What needs to be done – Which lines run from the line with "or2_1 | 0 | 32 |" through the line with "compound gates,42,42,0.0361" in the entries below? Print them exactly, both ends included, and nothing more.

Data for this task –
┌────────

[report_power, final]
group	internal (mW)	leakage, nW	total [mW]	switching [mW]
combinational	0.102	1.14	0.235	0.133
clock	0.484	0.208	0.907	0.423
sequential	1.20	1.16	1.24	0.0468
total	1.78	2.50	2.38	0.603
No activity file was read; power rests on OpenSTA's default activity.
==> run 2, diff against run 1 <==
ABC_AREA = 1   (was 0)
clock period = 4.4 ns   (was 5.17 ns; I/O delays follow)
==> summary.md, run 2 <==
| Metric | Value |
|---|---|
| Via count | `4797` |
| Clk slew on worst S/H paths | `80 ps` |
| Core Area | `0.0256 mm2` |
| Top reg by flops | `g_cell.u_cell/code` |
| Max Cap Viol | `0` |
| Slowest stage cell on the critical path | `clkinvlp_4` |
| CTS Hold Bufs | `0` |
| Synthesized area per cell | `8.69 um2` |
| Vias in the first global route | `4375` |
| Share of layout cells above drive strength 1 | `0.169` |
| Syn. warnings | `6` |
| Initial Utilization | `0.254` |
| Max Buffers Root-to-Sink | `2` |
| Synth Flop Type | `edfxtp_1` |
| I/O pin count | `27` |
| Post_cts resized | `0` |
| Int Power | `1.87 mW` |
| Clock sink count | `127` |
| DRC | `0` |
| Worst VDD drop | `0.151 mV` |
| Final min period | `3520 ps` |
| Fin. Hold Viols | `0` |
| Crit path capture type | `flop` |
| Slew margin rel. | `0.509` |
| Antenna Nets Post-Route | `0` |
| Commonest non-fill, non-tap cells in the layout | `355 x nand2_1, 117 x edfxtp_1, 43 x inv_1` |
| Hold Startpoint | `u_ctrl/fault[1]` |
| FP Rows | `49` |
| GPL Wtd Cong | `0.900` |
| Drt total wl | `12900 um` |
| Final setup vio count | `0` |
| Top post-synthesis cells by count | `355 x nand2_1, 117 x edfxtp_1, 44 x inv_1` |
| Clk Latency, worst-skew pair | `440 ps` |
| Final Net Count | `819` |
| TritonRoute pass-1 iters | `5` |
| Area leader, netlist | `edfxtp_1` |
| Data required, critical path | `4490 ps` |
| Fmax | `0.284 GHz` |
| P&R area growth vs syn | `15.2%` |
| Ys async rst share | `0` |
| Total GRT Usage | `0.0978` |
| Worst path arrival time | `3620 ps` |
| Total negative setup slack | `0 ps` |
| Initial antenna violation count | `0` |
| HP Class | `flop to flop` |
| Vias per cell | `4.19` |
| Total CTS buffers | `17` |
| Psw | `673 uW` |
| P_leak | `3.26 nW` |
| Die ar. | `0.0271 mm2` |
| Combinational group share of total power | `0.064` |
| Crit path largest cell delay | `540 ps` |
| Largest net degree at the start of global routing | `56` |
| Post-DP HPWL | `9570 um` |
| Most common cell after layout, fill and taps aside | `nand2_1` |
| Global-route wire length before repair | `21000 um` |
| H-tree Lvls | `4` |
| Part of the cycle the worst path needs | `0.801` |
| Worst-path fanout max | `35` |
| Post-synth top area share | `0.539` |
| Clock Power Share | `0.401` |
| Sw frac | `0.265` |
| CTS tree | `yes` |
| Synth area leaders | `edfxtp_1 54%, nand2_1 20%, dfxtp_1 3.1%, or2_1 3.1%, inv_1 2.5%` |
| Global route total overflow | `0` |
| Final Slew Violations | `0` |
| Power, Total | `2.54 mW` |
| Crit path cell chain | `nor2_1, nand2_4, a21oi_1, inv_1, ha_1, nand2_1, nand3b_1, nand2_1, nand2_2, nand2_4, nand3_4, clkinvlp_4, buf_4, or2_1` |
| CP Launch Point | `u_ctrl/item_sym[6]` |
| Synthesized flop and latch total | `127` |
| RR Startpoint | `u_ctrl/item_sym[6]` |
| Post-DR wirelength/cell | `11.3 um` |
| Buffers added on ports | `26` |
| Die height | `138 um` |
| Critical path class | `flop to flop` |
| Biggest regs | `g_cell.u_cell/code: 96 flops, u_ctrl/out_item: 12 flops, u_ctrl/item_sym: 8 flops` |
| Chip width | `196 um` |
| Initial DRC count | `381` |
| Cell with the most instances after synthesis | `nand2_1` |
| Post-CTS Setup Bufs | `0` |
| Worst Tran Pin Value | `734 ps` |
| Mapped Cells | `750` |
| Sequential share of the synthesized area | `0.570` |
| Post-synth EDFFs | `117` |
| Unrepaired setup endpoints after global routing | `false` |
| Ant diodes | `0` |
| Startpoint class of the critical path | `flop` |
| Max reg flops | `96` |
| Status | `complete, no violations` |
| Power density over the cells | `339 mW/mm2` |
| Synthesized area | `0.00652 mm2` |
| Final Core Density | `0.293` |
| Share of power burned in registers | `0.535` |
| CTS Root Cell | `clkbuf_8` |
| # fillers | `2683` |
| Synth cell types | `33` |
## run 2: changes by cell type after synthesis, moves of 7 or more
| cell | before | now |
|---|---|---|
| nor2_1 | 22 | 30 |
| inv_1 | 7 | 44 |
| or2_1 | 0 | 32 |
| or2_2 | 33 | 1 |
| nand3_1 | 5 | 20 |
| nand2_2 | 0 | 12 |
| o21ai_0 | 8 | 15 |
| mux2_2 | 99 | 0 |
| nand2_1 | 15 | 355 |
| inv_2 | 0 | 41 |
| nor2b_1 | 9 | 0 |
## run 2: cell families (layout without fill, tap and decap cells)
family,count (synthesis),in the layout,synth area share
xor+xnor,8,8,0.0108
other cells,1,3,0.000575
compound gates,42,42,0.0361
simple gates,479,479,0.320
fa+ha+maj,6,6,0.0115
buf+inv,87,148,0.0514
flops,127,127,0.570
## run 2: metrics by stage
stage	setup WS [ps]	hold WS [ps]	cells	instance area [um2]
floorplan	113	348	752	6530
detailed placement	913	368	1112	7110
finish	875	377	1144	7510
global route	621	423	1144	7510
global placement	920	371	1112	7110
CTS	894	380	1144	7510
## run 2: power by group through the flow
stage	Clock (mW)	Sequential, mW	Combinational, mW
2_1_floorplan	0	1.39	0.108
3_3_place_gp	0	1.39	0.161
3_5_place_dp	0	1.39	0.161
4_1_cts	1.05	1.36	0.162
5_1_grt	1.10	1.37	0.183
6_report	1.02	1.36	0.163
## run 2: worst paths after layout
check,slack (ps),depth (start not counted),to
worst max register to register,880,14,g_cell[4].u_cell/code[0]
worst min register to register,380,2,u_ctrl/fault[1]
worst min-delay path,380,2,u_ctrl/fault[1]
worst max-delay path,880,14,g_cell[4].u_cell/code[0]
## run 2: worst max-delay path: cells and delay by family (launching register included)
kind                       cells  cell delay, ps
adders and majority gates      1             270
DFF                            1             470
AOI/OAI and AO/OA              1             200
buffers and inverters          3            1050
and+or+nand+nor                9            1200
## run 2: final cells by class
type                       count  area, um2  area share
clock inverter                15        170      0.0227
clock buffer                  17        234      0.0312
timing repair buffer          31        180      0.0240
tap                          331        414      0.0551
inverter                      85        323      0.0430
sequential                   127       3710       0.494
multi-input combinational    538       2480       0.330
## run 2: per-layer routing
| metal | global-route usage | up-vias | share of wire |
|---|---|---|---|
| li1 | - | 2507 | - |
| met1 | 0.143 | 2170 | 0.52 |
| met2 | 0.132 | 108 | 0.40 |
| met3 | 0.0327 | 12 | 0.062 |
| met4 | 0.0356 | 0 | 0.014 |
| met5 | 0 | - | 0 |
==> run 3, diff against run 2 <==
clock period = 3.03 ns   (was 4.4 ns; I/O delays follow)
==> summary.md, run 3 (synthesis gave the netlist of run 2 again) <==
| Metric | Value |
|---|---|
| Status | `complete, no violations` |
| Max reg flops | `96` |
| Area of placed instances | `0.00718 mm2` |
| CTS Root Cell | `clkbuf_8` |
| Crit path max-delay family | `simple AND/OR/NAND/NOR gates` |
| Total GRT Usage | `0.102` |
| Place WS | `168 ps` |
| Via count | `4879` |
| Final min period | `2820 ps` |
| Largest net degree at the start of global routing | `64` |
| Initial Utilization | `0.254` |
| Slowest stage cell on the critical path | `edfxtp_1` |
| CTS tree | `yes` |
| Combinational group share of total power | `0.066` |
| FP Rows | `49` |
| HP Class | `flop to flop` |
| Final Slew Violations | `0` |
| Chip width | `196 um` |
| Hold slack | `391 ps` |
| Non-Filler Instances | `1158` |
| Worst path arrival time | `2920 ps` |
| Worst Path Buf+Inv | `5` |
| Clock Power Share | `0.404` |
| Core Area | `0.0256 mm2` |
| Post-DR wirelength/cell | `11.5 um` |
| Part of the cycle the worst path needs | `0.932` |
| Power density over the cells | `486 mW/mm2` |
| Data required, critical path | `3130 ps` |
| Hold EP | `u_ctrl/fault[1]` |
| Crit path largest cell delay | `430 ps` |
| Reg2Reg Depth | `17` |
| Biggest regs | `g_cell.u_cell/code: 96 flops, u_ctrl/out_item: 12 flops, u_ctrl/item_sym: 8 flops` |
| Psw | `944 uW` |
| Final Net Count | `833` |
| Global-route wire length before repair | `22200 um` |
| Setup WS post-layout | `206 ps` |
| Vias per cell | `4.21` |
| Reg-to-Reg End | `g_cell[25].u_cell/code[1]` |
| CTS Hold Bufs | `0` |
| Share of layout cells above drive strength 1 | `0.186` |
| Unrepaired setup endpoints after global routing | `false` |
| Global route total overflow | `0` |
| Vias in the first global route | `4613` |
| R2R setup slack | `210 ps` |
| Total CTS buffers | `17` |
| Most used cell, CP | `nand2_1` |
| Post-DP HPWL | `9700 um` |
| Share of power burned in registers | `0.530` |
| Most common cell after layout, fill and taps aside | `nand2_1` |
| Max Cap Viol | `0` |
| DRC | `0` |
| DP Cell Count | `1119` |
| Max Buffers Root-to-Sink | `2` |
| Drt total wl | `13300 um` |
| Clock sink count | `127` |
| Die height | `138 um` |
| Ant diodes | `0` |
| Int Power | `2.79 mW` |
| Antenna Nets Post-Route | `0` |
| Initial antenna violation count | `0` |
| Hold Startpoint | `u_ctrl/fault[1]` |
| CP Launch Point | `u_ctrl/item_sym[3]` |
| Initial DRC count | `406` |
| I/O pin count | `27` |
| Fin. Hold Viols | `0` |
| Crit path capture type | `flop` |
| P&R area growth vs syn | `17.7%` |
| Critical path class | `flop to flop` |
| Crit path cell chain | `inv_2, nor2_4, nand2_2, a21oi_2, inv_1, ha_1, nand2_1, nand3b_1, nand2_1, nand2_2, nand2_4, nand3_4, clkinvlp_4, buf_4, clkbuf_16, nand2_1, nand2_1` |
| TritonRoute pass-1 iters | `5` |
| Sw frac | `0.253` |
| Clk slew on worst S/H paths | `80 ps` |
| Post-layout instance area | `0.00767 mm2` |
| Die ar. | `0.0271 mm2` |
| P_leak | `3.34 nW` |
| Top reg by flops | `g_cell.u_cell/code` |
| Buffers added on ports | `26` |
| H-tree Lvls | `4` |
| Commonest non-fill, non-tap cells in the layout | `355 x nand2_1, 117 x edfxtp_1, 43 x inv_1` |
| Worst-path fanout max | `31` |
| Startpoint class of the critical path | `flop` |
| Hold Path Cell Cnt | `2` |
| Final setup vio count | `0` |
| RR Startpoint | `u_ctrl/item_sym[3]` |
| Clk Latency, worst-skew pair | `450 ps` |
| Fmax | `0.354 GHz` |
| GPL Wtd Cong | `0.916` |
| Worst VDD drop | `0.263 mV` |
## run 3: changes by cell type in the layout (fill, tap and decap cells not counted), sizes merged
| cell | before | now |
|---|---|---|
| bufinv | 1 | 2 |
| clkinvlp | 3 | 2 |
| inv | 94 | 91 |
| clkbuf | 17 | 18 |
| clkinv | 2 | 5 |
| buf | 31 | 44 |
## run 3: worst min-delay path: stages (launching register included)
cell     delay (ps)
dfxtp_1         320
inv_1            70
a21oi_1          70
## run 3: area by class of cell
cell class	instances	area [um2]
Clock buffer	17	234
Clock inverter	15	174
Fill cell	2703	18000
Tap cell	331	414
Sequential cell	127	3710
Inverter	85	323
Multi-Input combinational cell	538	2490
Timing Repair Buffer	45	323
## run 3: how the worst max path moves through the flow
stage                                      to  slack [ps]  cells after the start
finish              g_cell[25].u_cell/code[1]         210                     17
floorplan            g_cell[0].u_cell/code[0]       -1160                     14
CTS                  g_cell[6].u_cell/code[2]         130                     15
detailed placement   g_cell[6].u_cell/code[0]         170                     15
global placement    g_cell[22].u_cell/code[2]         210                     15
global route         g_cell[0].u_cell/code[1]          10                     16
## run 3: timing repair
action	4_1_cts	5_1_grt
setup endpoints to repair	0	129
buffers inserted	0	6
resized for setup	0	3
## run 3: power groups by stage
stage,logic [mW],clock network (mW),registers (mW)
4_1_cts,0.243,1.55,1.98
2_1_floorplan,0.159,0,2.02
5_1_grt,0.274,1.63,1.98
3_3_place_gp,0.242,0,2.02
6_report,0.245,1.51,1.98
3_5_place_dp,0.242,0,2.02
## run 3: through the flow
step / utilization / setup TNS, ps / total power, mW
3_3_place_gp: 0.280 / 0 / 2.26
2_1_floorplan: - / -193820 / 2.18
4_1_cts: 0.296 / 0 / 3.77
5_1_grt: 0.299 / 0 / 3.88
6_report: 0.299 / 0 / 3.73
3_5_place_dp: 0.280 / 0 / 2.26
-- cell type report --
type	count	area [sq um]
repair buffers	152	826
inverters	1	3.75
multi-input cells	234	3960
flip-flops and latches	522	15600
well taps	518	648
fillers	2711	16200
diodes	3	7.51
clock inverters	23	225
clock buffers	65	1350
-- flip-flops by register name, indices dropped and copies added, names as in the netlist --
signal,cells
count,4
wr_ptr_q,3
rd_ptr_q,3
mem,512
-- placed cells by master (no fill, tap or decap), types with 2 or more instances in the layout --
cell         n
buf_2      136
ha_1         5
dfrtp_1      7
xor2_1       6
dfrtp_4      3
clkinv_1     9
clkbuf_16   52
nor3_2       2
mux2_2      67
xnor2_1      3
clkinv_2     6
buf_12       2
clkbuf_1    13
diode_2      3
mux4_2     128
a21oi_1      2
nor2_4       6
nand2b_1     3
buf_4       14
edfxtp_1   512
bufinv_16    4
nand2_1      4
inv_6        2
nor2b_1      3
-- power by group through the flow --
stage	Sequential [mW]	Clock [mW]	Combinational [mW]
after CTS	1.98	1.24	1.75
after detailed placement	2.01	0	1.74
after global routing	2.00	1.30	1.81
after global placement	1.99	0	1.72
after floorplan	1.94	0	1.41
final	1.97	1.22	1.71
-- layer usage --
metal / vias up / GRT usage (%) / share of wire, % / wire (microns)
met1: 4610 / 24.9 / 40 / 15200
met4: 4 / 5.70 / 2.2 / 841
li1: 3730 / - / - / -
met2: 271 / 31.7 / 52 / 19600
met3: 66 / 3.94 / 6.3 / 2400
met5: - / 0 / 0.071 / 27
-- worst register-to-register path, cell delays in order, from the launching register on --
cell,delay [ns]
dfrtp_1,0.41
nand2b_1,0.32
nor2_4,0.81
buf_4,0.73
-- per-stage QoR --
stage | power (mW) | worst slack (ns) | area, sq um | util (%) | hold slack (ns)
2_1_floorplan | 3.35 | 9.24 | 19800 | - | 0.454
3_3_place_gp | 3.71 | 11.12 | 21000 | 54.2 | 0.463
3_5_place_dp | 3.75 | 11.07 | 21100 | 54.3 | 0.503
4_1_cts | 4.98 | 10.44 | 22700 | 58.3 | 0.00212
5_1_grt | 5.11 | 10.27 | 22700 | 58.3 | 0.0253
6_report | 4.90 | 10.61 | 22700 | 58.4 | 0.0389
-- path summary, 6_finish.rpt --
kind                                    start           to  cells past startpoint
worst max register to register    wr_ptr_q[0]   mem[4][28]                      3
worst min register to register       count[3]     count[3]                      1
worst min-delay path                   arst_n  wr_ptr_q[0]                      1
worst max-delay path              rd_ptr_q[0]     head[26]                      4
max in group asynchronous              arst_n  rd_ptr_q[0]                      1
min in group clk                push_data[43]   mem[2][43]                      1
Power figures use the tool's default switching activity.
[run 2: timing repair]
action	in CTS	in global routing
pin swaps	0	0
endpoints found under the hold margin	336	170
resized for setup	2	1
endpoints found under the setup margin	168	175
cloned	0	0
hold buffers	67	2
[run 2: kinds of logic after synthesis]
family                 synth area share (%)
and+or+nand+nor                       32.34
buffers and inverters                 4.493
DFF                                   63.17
===== src/rtl/dap_pkg.sv =====
// shared types and codes for the abbreviation stream parser
// used by the decoder, the output queue, the top level and the checker
`default_nettype none

package dap_pkg;

    localparam int DataW  = 64;
    localparam int TdataW = 136;   // 132 bits of fields padded to whole bytes

    typedef enum logic [2:0] {
        KIND_HEADER    = 3'd0,
        KIND_PAIR      = 3'd1,
        KIND_ENTRY_END = 3'd2,
        KIND_TABLE_END = 3'd3,
        KIND_ERROR     = 3'd4
    } dap_kind_t;

    localparam logic [2:0] ERR_NONE      = 3'd0;
    localparam logic [2:0] ERR_CHILDREN  = 3'd1;
    localparam logic [2:0] ERR_EARLY_END = 3'd2;
    localparam logic [2:0] ERR_TRUNCATED = 3'd3;
    localparam logic [2:0] ERR_OVERFLOW  = 3'd4;

    localparam logic [3:0] LEB_LAST_BYTE = 4'd9;

    typedef enum logic [4:0] {
        PH_CODE  = 5'b00001,
        PH_TAG   = 5'b00010,
        PH_CHILD = 5'b00100,
        PH_NAME  = 5'b01000,
        PH_FORM  = 5'b10000
    } dap_phase_t;

    typedef struct packed {
        dap_kind_t        kind;
        logic [DataW-1:0] first_value;
        logic [DataW-1:0] second_value;
        logic             has_children;
        logic [2:0]       error_code;
    } dap_rec_t;

    // records caused by one byte: a full first record and an optional error after it
    typedef struct packed {
        logic       valid;
        dap_rec_t   rec0;
        logic       two;
        logic [2:0] err1;
    } dap_pair_t;

endpackage

`default_nettype wire


===== src/rtl/dwarf_abbrev_stream_parser.sv =====
// abbreviation section parser: one byte per request in, decoded records out
// the records of a byte are registered in the result queue before they show on the master side
// throughput: one byte per cycle while s_tready is high; a byte giving two records holds the output
// for both, and the two-slot result queue drops s_tready only when both slots are full
// reset: aresetn synchronous active low, clears the parse state and empties the queue
// depends on dap_pkg, dap_decoder, dap_out_queue
`default_nettype none

module dwarf_abbrev_stream_parser
    import dap_pkg::*;
(
    input  wire logic              aclk,
    input  wire logic              aresetn,
    // input stream of section bytes
    input  wire logic              s_tvalid,
    output logic                   s_tready,
    input  wire logic [7:0]        s_tdata,   // [7:0] data_byte
    input  wire logic              s_tlast,   // section_last
    // result stream of records
    output logic                   m_tvalid,
    input  wire logic              m_tready,
    output logic [TdataW-1:0]      m_tdata,   // [63:0] first_value, [127:64] second_value,
                                              // [128] has_children, [131:129] error_code,
                                              // [135:132] zero
    output logic [2:0]             m_tuser,   // record_kind
    output logic                   m_tlast    // run_last
);

    logic      accept;
    dap_pair_t pair;
    dap_rec_t  rec;

    // a request is taken whenever the queue can absorb two more records
    assign accept = s_tvalid && s_tready;

    // parse state lives here; records come out combinationally for the byte on the port
    dap_decoder u_dec (
        .aclk         (aclk),
        .aresetn      (aresetn),
        .accept       (accept),
        .data_byte    (s_tdata),
        .section_last (s_tlast),
        .pair         (pair)
    );

    // bytes that produce nothing never enter the queue
    dap_out_queue u_q (
        .aclk      (aclk),
        .aresetn   (aresetn),
        .push      (accept && pair.valid),
        .push_pair (pair),
        .has_room  (s_tready),
        .out_valid (m_tvalid),
        .out_ready (m_tready),
        .out_rec   (rec),
        .out_last  (m_tlast)
    );

    // pack the record onto the bus
    assign m_tuser = rec.kind;
    assign m_tdata = {4'b0000, rec.error_code, rec.has_children,
                      rec.second_value, rec.first_value};

endmodule

`default_nettype wire


===== src/rtl/dap_decoder.sv =====
// parse state and per-byte record generation
// depends on dap_pkg
`default_nettype none

module dap_decoder
    import dap_pkg::*;
(
    input  wire logic       aclk,
    input  wire logic       aresetn,
    input  wire logic       accept,
    input  wire logic [7:0] data_byte,
    input  wire logic       section_last,
    output dap_pair_t       pair
);

    dap_phase_t       phase_reg, phase_next;
    logic [DataW-1:0] acc_reg, acc_next;
    logic [3:0]       cnt_reg, cnt_next;
    logic [DataW-1:0] code_reg, code_next;
    logic [DataW-1:0] name_reg, name_next;
    logic             ignore_reg, ignore_next;

    logic [6:0]       shamt;
    logic [DataW-1:0] merged;
    logic             leb_over;
    logic             leb_done;
    logic             rec_hit;
    logic             fail;
    logic             tab_end;
    dap_rec_t         rec;

    assign shamt    = {cnt_reg, 3'b000} - {3'b000, cnt_reg};
    assign merged   = acc_reg | ({{(DataW-7){1'b0}}, data_byte[6:0]} << shamt);
    assign leb_over = (cnt_reg > LEB_LAST_BYTE)
                   || ((cnt_reg == LEB_LAST_BYTE) && (data_byte[7:1] != 7'd0));
    assign leb_done = !data_byte[7];

    always_comb begin
        phase_next  = phase_reg;
        acc_next    = acc_reg;
        cnt_next    = cnt_reg;
        code_next   = code_reg;
        name_next   = name_reg;
        ignore_next = ignore_reg;
        rec_hit     = 1'b0;
        fail        = 1'b0;
        tab_end     = 1'b0;
        rec         = '{kind: KIND_ERROR, first_value: '0, second_value: '0,
                        has_children: 1'b0, error_code: ERR_NONE};
        pair        = '0;

        if (!ignore_reg) begin
            if (phase_reg == PH_CHILD) begin
                rec_hit = 1'b1;
                if (data_byte[7:1] == 7'd0) begin
                    rec.kind         = KIND_HEADER;
                    rec.first_value  = code_reg;
                    rec.second_value = name_reg;
                    rec.has_children = data_byte[0];
                    phase_next       = PH_NAME;
                end else begin
                    rec.error_code = ERR_CHILDREN;
                    fail           = 1'b1;
                end
            end else if (leb_over) begin
                rec_hit        = 1'b1;
                rec.error_code = ERR_OVERFLOW;
                fail           = 1'b1;
            end else if (!leb_done) begin
                acc_next = merged;
                cnt_next = cnt_reg + 4'd1;
            end else begin
                acc_next = '0;
                cnt_next = '0;
                case (phase_reg)
                    PH_CODE: begin
                        if (merged == '0) begin
                            rec_hit  = 1'b1;
                            rec.kind = KIND_TABLE_END;
                            tab_end  = 1'b1;
                        end else begin
                            code_next  = merged;
                            phase_next = PH_TAG;
                        end
                    end
                    PH_TAG: begin
                        name_next  = merged;
                        phase_next = PH_CHILD;
                    end
                    PH_NAME: begin
                        name_next  = merged;
                        phase_next = PH_FORM;
                    end
                    PH_FORM: begin
                        rec_hit = 1'b1;
                        if (name_reg == '0 && merged == '0) begin
                            rec.kind   = KIND_ENTRY_END;
                            phase_next = PH_CODE;
                        end else begin
                            rec.kind         = KIND_PAIR;
                            rec.first_value  = name_reg;
                            rec.second_value = merged;
                            phase_next       = PH_NAME;
                        end
                    end
                    default: phase_next = PH_CODE;
                endcase
            end

            // follow-up error: early table end, or section closing an open table
            pair.rec0 = rec;
            if (tab_end && !section_last) begin
                pair.two  = 1'b1;
                pair.err1 = ERR_EARLY_END;
            end else if (section_last && !tab_end && !fail) begin
                if (rec_hit) begin
                    pair.two  = 1'b1;
                    pair.err1 = ERR_TRUNCATED;
                end else begin
                    pair.rec0.error_code = ERR_TRUNCATED;
                end
            end
            pair.valid  = rec_hit || section_last;
            ignore_next = fail || tab_end;
            if (section_last && !tab_end && !fail) begin
                pair.valid = 1'b1;
            end else if (section_last && (tab_end || fail)) begin
                pair.valid = 1'b1;
            end
        end

        if (section_last) begin
            phase_next  = PH_CODE;
            acc_next    = '0;
            cnt_next    = '0;
            code_next   = '0;
            name_next   = '0;
            ignore_next = 1'b0;
        end
    end

    always_ff @(posedge aclk) begin
        if (!aresetn) begin
            phase_reg  <= PH_CODE;
            acc_reg    <= '0;
            cnt_reg    <= '0;
            code_reg   <= '0;
            name_reg   <= '0;
            ignore_reg <= 1'b0;
        end else if (accept) begin
            phase_reg  <= phase_next;
            acc_reg    <= acc_next;
            cnt_reg    <= cnt_next;
            code_reg   <= code_next;
            name_reg   <= name_next;
            ignore_reg <= ignore_next;
        end
    end

endmodule

`default_nettype wire


===== src/rtl/dap_out_queue.sv =====
// two-slot result queue, each slot holds the records of one byte
// depends on dap_pkg
`default_nettype none

module dap_out_queue
    import dap_pkg::*;
(
    input  wire logic      aclk,
    input  wire logic      aresetn,
    input  wire logic      push,
    input  wire dap_pair_t push_pair,
    output logic           has_room,
    output logic           out_valid,
    input  wire logic      out_ready,
    output dap_rec_t       out_rec,
    output logic           out_last
);

    dap_pair_t slot0_reg, slot0_next;
    dap_pair_t slot1_reg, slot1_next;
    logic      v0_reg, v0_next;
    logic      v1_reg, v1_next;
    logic      sel_reg, sel_next;
    logic      pop;
    logic      slot_done;

    assign has_room  = !v1_reg;
    assign out_valid = v0_reg;
    assign pop       = v0_reg && out_ready;
    assign slot_done = pop && (sel_reg || !slot0_reg.two);

    always_comb begin
        out_rec  = slot0_reg.rec0;
        out_last = !slot0_reg.two;
        if (sel_reg) begin
            out_rec  = '{kind: KIND_ERROR, first_value: '0, second_value: '0,
                         has_children: 1'b0, error_code: slot0_reg.err1};
            out_last = 1'b1;
        end
    end

    always_comb begin
        slot0_next = slot0_reg;
        slot1_next = slot1_reg;
        v0_next    = v0_reg;
        v1_next    = v1_reg;
        sel_next   = sel_reg;
        if (slot_done) begin
            slot0_next = slot1_reg;
            v0_next    = v1_reg;
            v1_next    = 1'b0;
            sel_next   = 1'b0;
        end else if (pop) begin
            sel_next = 1'b1;
        end
        if (push) begin
            if (!v0_next) begin
                slot0_next = push_pair;
                v0_next    = 1'b1;
            end else begin
                slot1_next = push_pair;
                v1_next    = 1'b1;
            end
        end
    end

    always_ff @(posedge aclk) begin
        if (!aresetn) begin
            v0_reg  <= 1'b0;
            v1_reg  <= 1'b0;
            sel_reg <= 1'b0;
        end else begin
            v0_reg  <= v0_next;
            v1_reg  <= v1_next;
            sel_reg <= sel_next;
        end
    end

    always_ff @(posedge aclk) begin
        slot0_reg <= slot0_next;
        slot1_reg <= slot1_next;
    end

endmodule

`default_nettype wire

└────────

Result –
| or2_1 | 0 | 32 |
| or2_2 | 33 | 1 |
| nand3_1 | 5 | 20 |
| nand2_2 | 0 | 12 |
| o21ai_0 | 8 | 15 |
| mux2_2 | 99 | 0 |
| nand2_1 | 15 | 355 |
| inv_2 | 0 | 41 |
| nor2b_1 | 9 | 0 |
## run 2: cell families (layout without fill, tap and decap cells)
family,count (synthesis),in the layout,synth area share
xor+xnor,8,8,0.0108
other cells,1,3,0.000575
compound gates,42,42,0.0361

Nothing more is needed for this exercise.